The United States, which plans to become Russia’s major competitor in the European gas market, has become a net gas exporter for the first time in 60 years, Moscow business newspaper Kommersant reports.
In recent years, the U.S. has systematically increased production, expanding pipe gas supplies to Mexico and Canada, in addition to building liquefaction plants. Washington is focusing on LNG whose production in the U.S. can grow to 70 million tons by 2020, in the fierce struggle to clinch markets, the report says.
The U.S. has already said that it is gearing up for serious competition with Russia in the gas market, including the European segment, the biggest market for Russia’s Gazprom energy giant. However, according to Kommersant, Gazprom has so far taken the prospects for such competition last lightly, arguing that the bulk of its LNG supplies traditionally goes to the Asian markets.

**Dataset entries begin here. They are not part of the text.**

**src/rtl/square_pkg.sv**
```systemverilog
// Shared types and constants for the iterative squarer.
package square_pkg;

   localparam int SQ_WIDTH = 32;

   typedef enum logic [1:0] {
      IDLE,
      CALC,
      DONE
   } sq_state_t;

endpackage

```
**src/rtl/square_step.sv**
```systemverilog
// One shift-and-add step of the squarer: adds the shifted multiplicand when the
// current multiplier LSB is set, and consumes that multiplier bit.
module square_step
   import square_pkg::*;
#(
   parameter int WIDTH = SQ_WIDTH,
   parameter int HALF  = WIDTH / 2,
   parameter int CW    = $clog2(HALF + 1)
) (
   input  logic [WIDTH-1:0] acc,
   input  logic [WIDTH-1:0] mcand,
   input  logic [HALF-1:0]  mplier,
   input  logic [CW-1:0]    cnt,
   output logic [WIDTH-1:0] acc_next,
   output logic [HALF-1:0]  mplier_next
);

   // Truncation to WIDTH bits is lossless: mcand < 2^HALF and cnt < HALF.
   assign acc_next    = mplier[0] ? acc + (mcand << cnt) : acc;
   assign mplier_next = mplier >> 1;

endmodule

```
**src/rtl/square_calculator.sv**
```systemverilog
// Iterative unsigned squarer (out = in*in), one multiplier bit per falling edge.
// Optional SQUARE_EARLY_EXIT_EN finishes as soon as the multiplier runs out of set bits.
module square_calculator
   import square_pkg::*;
#(
   parameter int WIDTH = SQ_WIDTH
) (
   input  logic             clk,
   input  logic             rst,
   input  logic             start,
   input  logic [WIDTH-1:0] in,
   output logic [WIDTH-1:0] out,
   output logic             error,
   output logic             done,
   output logic             busy,
   output sq_state_t        state
);

   localparam int HALF = WIDTH / 2;
   localparam int CW   = $clog2(HALF + 1);

   // Handshake: start is sampled on every falling edge and always wins; done stays
   // high with out/error valid until the next start; busy is high while iterating.

   sq_state_t        state_n;
   logic [WIDTH-1:0] acc, acc_n, mcand, mcand_n, step_acc;
   logic [HALF-1:0]  mplier, mplier_n, step_mplier;
   logic [CW-1:0]    cnt, cnt_n;
   logic [WIDTH-1:0] out_n;
   logic             error_n, done_n, busy_n, finish;

   square_step #(
      .WIDTH (WIDTH),
      .HALF  (HALF),
      .CW    (CW)
   ) u_step (
      .acc         (acc),
      .mcand       (mcand),
      .mplier      (mplier),
      .cnt         (cnt),
      .acc_next    (step_acc),
      .mplier_next (step_mplier)
   );

`ifdef SQUARE_EARLY_EXIT_EN
   assign finish = (cnt == CW'(HALF)) || (mplier == '0);
`else
   assign finish = (cnt == CW'(HALF));
`endif

   always_ff @(negedge clk or posedge rst) begin
      if (rst) begin
         state  <= IDLE;
         acc    <= '0;
         mcand  <= '0;
         mplier <= '0;
         cnt    <= '0;
         out    <= '0;
         error  <= 1'b0;
         done   <= 1'b0;
         busy   <= 1'b0;
      end else begin
         state  <= state_n;
         acc    <= acc_n;
         mcand  <= mcand_n;
         mplier <= mplier_n;
         cnt    <= cnt_n;
         out    <= out_n;
         error  <= error_n;
         done   <= done_n;
         busy   <= busy_n;
      end
   end

   always_comb begin
      state_n  = state;
      acc_n    = acc;
      mcand_n  = mcand;
      mplier_n = mplier;
      cnt_n    = cnt;
      out_n    = out;
      error_n  = error;
      done_n   = done;
      busy_n   = busy;
      if (start) begin
         if (|in[WIDTH-1:HALF]) begin
            error_n = 1'b1;
            done_n  = 1'b1;
            out_n   = '0;
            busy_n  = 1'b0;
            state_n = DONE;
         end else begin
            // out deliberately keeps the previous result while the new one is computed.
            mcand_n  = in;
            mplier_n = in[HALF-1:0];
            acc_n    = '0;
            cnt_n    = '0;
            error_n  = 1'b0;
            done_n   = 1'b0;
            busy_n   = 1'b1;
            state_n  = CALC;
         end
      end else if (state == CALC) begin
         if (finish) begin
            out_n   = acc;
            done_n  = 1'b1;
            busy_n  = 1'b0;
            state_n = DONE;
         end else begin
            acc_n    = step_acc;
            mplier_n = step_mplier;
            cnt_n    = cnt + CW'(1);
         end
      end
   end

endmodule

```
**config.mk**
```make
export PLATFORM = sky130hd
export DESIGN_NAME = square_calculator
export DESIGN_NICKNAME = d
export VERILOG_FILES = /design/src/rtl/square_pkg.sv /design/src/rtl/square_step.sv /design/src/rtl/square_calculator.sv
export SDC_FILE = /design/constraint.sdc
export NUM_CORES = 1
export LEC_CHECK = 0
export CAP_MARGIN = 20
export CELL_PAD_IN_SITES_DETAIL_PLACEMENT = 1
export CELL_PAD_IN_SITES_GLOBAL_PLACEMENT = 2
export CORE_MARGIN = 5
export CORE_UTILIZATION = 40
export CTS_BUF_LIST = sky130_fd_sc_hd__clkbuf_2 sky130_fd_sc_hd__clkbuf_4 sky130_fd_sc_hd__clkbuf_8
export CTS_CLUSTER_SIZE = 10
export DETAILED_ROUTE_END_ITERATION = 10
export GPL_TIMING_DRIVEN = 0
export PLACE_DENSITY = 0.95
export SYNTH_ARGS = -nofsm -noshare
export SYNTH_HDL_FRONTEND = slang
export SYNTH_SLANG_ARGS = --single-unit
```
**constraint.sdc**
```tcl
create_clock -name clk -period 6.1 [get_ports clk]
set_input_delay 0.915 -clock clk [delete_from_list [all_inputs] [get_ports clk]]
set_output_delay 0.915 -clock clk [all_outputs]
set_load 0.02 [all_outputs]
```
==> impl_results.md <==
- Root buffer cell: clkbuf_8
- CTS tree: done
- Area grow syn2layout: 18.4%
- Crit path max fanout: 10
- Yosys warning count: 0
- Routed wire per std cell: 19.9 um
- Setup crit start kind: input port
- Chip Height: 152 um
- Detailed Routing Iterations Pass 1: 4
- Placed Instances: 1,265
- Reg area: 3000 um^2
- Vias: 7,276
- Fillcell total: 2,403
- LEAKAGE: 4.12 nW
- Yosys top cell by area: dfrtn_1
- Worst path required time: 3280 ps
- Setup-failing EPs final: 0
- First-pass GRT wire length: 42,200 um
- Slew margin rel.: 50.3%
- H-tree depth: 4
- Yosys top cell area share: 37.3%
- Postcts setup bufs: 0
- Status: completed
- Total global routing overflow: 0
- Yosys reg bits: 120
- Sequential area share after synthesis: 37.3%
- CP dominant cell by count: nand2_1
- DP HPWL: 20,200 um
- Die W: 152 um
- Worst-Skew Late Latency: 410 ps
- Final GP Congestion: 0.919
- DRC viols: 0
- Ranking of synthesized cells by area: dfrtn_1 37%, nand2_1 9.7%, ha_1 5.1%
- Clock Sink Count: 120
- Chain of cells forming the critical path: clkdlybuf4s50_1 -> nor4b_1 -> nand2_1 -> nor3_2 -> a31oi_2 -> clkbuf_1 -> clkbuf_2 -> nand2_1 -> o31ai_1
- CP max stage delay: 400 ps
- Clock tree buffer depth: 2
- Worst setup EP type: flip-flop
- Final hold violation count: 0
- Initial antenna violation count: 0
- Clock transition at path regs: 60 ps
- Post-synth ARST share: 100%
- P per Cell Area: 315 nW/um^2
- DR vias/cell: 5.61
- Synth unique cells: 72
- Final cell count without fillers: 1,297
- Core Box Area: 19,700 um^2
- Share of layout cells above drive strength 1: 11.9%
- Inserted Clock Buffers: 17
- Starting DRT DRC Count: 287
- Top_reg_cell synth: dfrtn_1
- Mapped Cells: 927
- Maximum VDD drop: 0.000142 V
- Multi-input gate area: 4650 um^2
- Initial Util: 41.0%
- GRT Overall Usage: 22.4%
- Post-Route Skew: 10.7 ps
- Largest net degree at the start of global routing: 42
- HP Class: flip-flop to flip-flop
- RSZ-0062 raised after global routing: false
- Routed WL: 25,800 um
- PortBufs: 70
- Fin nets: 1,088
- Site Rows: 51
- Vias in the first global route: 7,867
- Ant. Diodes: 0
- Max Slew Vio Count: 0
- Critical path class: input port to flip-flop
- Post-route cell area: 9540 um^2
- CP top delay family: buffers and inverters
- Syn_nets: 996
- Worst EP arrival: 3120 ps
- Post-route ant nets: 0
- CP max-delay cell: clkdlybuf4s50_1
- Placed inst area: 9150 um^2
- WP buf/inv: 3
- Mean Syn Cell Area: 8.69 um^2
- EDFF count, synth: 0
- Mapped cell area: 8050 um^2
- Die ar.: 23,100 um^2
- Setup TNS Final: 0 ps
- Slew @ Worst Pin: 725 ps
- IO Pins: 72
- Max-cap violations: 0
==> power breakdown <==
part | internal, mW | leakage (nW) | total (mW) | switching (mW)
Sequential | 0.897 | 1.57 | 0.976 | 0.0794
Combinational | 0.491 | 2.36 | 1.31 | 0.817
Clock | 0.340 | 0.187 | 0.717 | 0.377
==> state kept, by name, summed over array words and instances (netlist names) <==
| name | count |
|---|---|
| error | 1 |
| mplier | 16 |
| done | 1 |
| mcand | 32 |
| cnt | 5 |
| out | 32 |
| acc | 32 |
| state | 1 |
==> layer usage <==
layer | GRT usage (%) | part of all wire (%) | up-vias
met5 | 0 | 0 | -
li1 | - | - | 3451
met1 | 27.3 | 43 | 3641
met2 | 40.1 | 51 | 135
met4 | 8.35 | 3.1 | 0
met3 | 3.27 | 3.5 | 49
==> final timing paths <==
path	startpoint	end	slack (ps)	depth (start not counted)
setup / recovery	in[30]	acc[8]	160	9
hold / removal	out[16]	out[16]	430	2
setup reg to reg	cnt[1]	acc[30]	1130	17
hold reg to reg	out[16]	out[16]	430	2
max in group asynchronous	rst	acc[16]	1630	4
min in group asynchronous	rst	mplier[9]	3700	2
==> worst reg2reg max path, stage by stage, from the launching register on <==
cell and delay (ps):
dfrtn_1 480, buf_6 190, buf_2 270, buf_1 450, mux4_2 400, mux2_2 300
mux2i_1 160, o22ai_1 180, ha_1 350, buf_6 130, and4_1 320, nand4_1 160
a211oi_1 360, a211oi_2 140, o211a_1 320, o41ai_2 360, xnor2_1 170, o21ai_1 70
==> area by class of cell <==
type / count / area share, %
Clock inverter: 13 / 1.26
Buffer: 64 / 3.45
Timing Repair Buffer: 73 / 7.98
Inverter: 22 / 0.905
Sequential cell: 120 / 31.5
Clock buffer: 19 / 2.68
Tap cell: 265 / 3.48
Multi-Input combinational cell: 721 / 48.8
==> logic make-up after synthesis <==
kind of cell | synth area share (%)
adder cells (fa/ha/maj) | 5.38
AO/OA/AOI/OAI | 20.3
XOR/XNOR | 2.94
AND/OR/NAND/NOR | 20.0
multiplexers | 9.15
buffers and inverters | 4.94
flip-flops | 37.3
==> per-stage QoR <==
step           utilization, %  setup slack (ps)  power (mW)  hold WS (ps)
2_1_floorplan               -               433        1.90           409
3_3_place_gp             46.2              -646        2.25           425
3_5_place_dp             46.5              -689        2.28           435
4_1_cts                  48.5              44.5        3.01           435
5_1_grt                  48.5            0.0187        3.19           450
6_report                 48.5               156        3.00           428
==> what timing repair did <==
item / CTS / global route
hold buffers: 0 / 0
endpoints found under the setup margin: 34 / 41
resized for setup: 4 / 9
endpoints found under the hold margin: 0 / 0
==> synth_stat cells (6+ instances only) <==
cell,number
mux2i_1,26
xor2_1,14
o21bai_1,6
o21ai_0,18
nand3_1,11
nor3_1,10
clkbuf_1,34
and3_1,7
a21o_1,12
a21oi_1,50
mux2_2,8
a31oi_1,6
o221a_2,15
nor2_1,62
a211oi_1,9
nand4_1,8
inv_1,17
nor2b_1,10
and2_1,20
ha_1,33
dfrtn_1,120
buf_2,10
o21ai_1,77
o211ai_1,7
nand2_1,208
xnor2_1,13
buf_1,11
mux4_2,16
buf_6,6
nand2b_1,9
o31ai_1,8
==> cells in the final DEF (no fill, tap or decap), types with 16 or more instances in the layout <==
master             n
a21oi_1           50
clkdlybuf4s50_1   70
clkbuf_1          28
mux2i_1           26
clkbuf_8          19
o21ai_1           77
ha_1              33
nor2_1            62
mux4_2            16
dfrtn_1          120
and2_1            20
nand2_1          208
inv_1             16
o21ai_0           18
(Power assumes the default switching activity.)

According to Vyacheslav Mishchenko from Argus Media (Eurasia), the U.S. as an exporter is focusing on the LNG market, but the situation is changing very rapidly.
“We saw an illustrative example at the beginning of the year. A lot was said that the U.S. would supply an abundance of liquefied gas to Europe. However, as a result, due to a storm and severe frosts on the East Coast, the country imported gas from Russia. In early January, the first batch of LNG from Novatek’s Yamal LNG plant was delivered to Boston,” the paper quotes the expert as saying.
Another tanker carrying gas from Yamal arrived there on March 3.
“So, it is not necessarily the case that the U.S. will be able to consolidate its net exporter status for many years since the LNG market is changing quickly,” Mishchenko says.
According to the expert, the growth of LNG use in many countries will be limited by the low level of infrastructure development and the internal network of gas pipelines.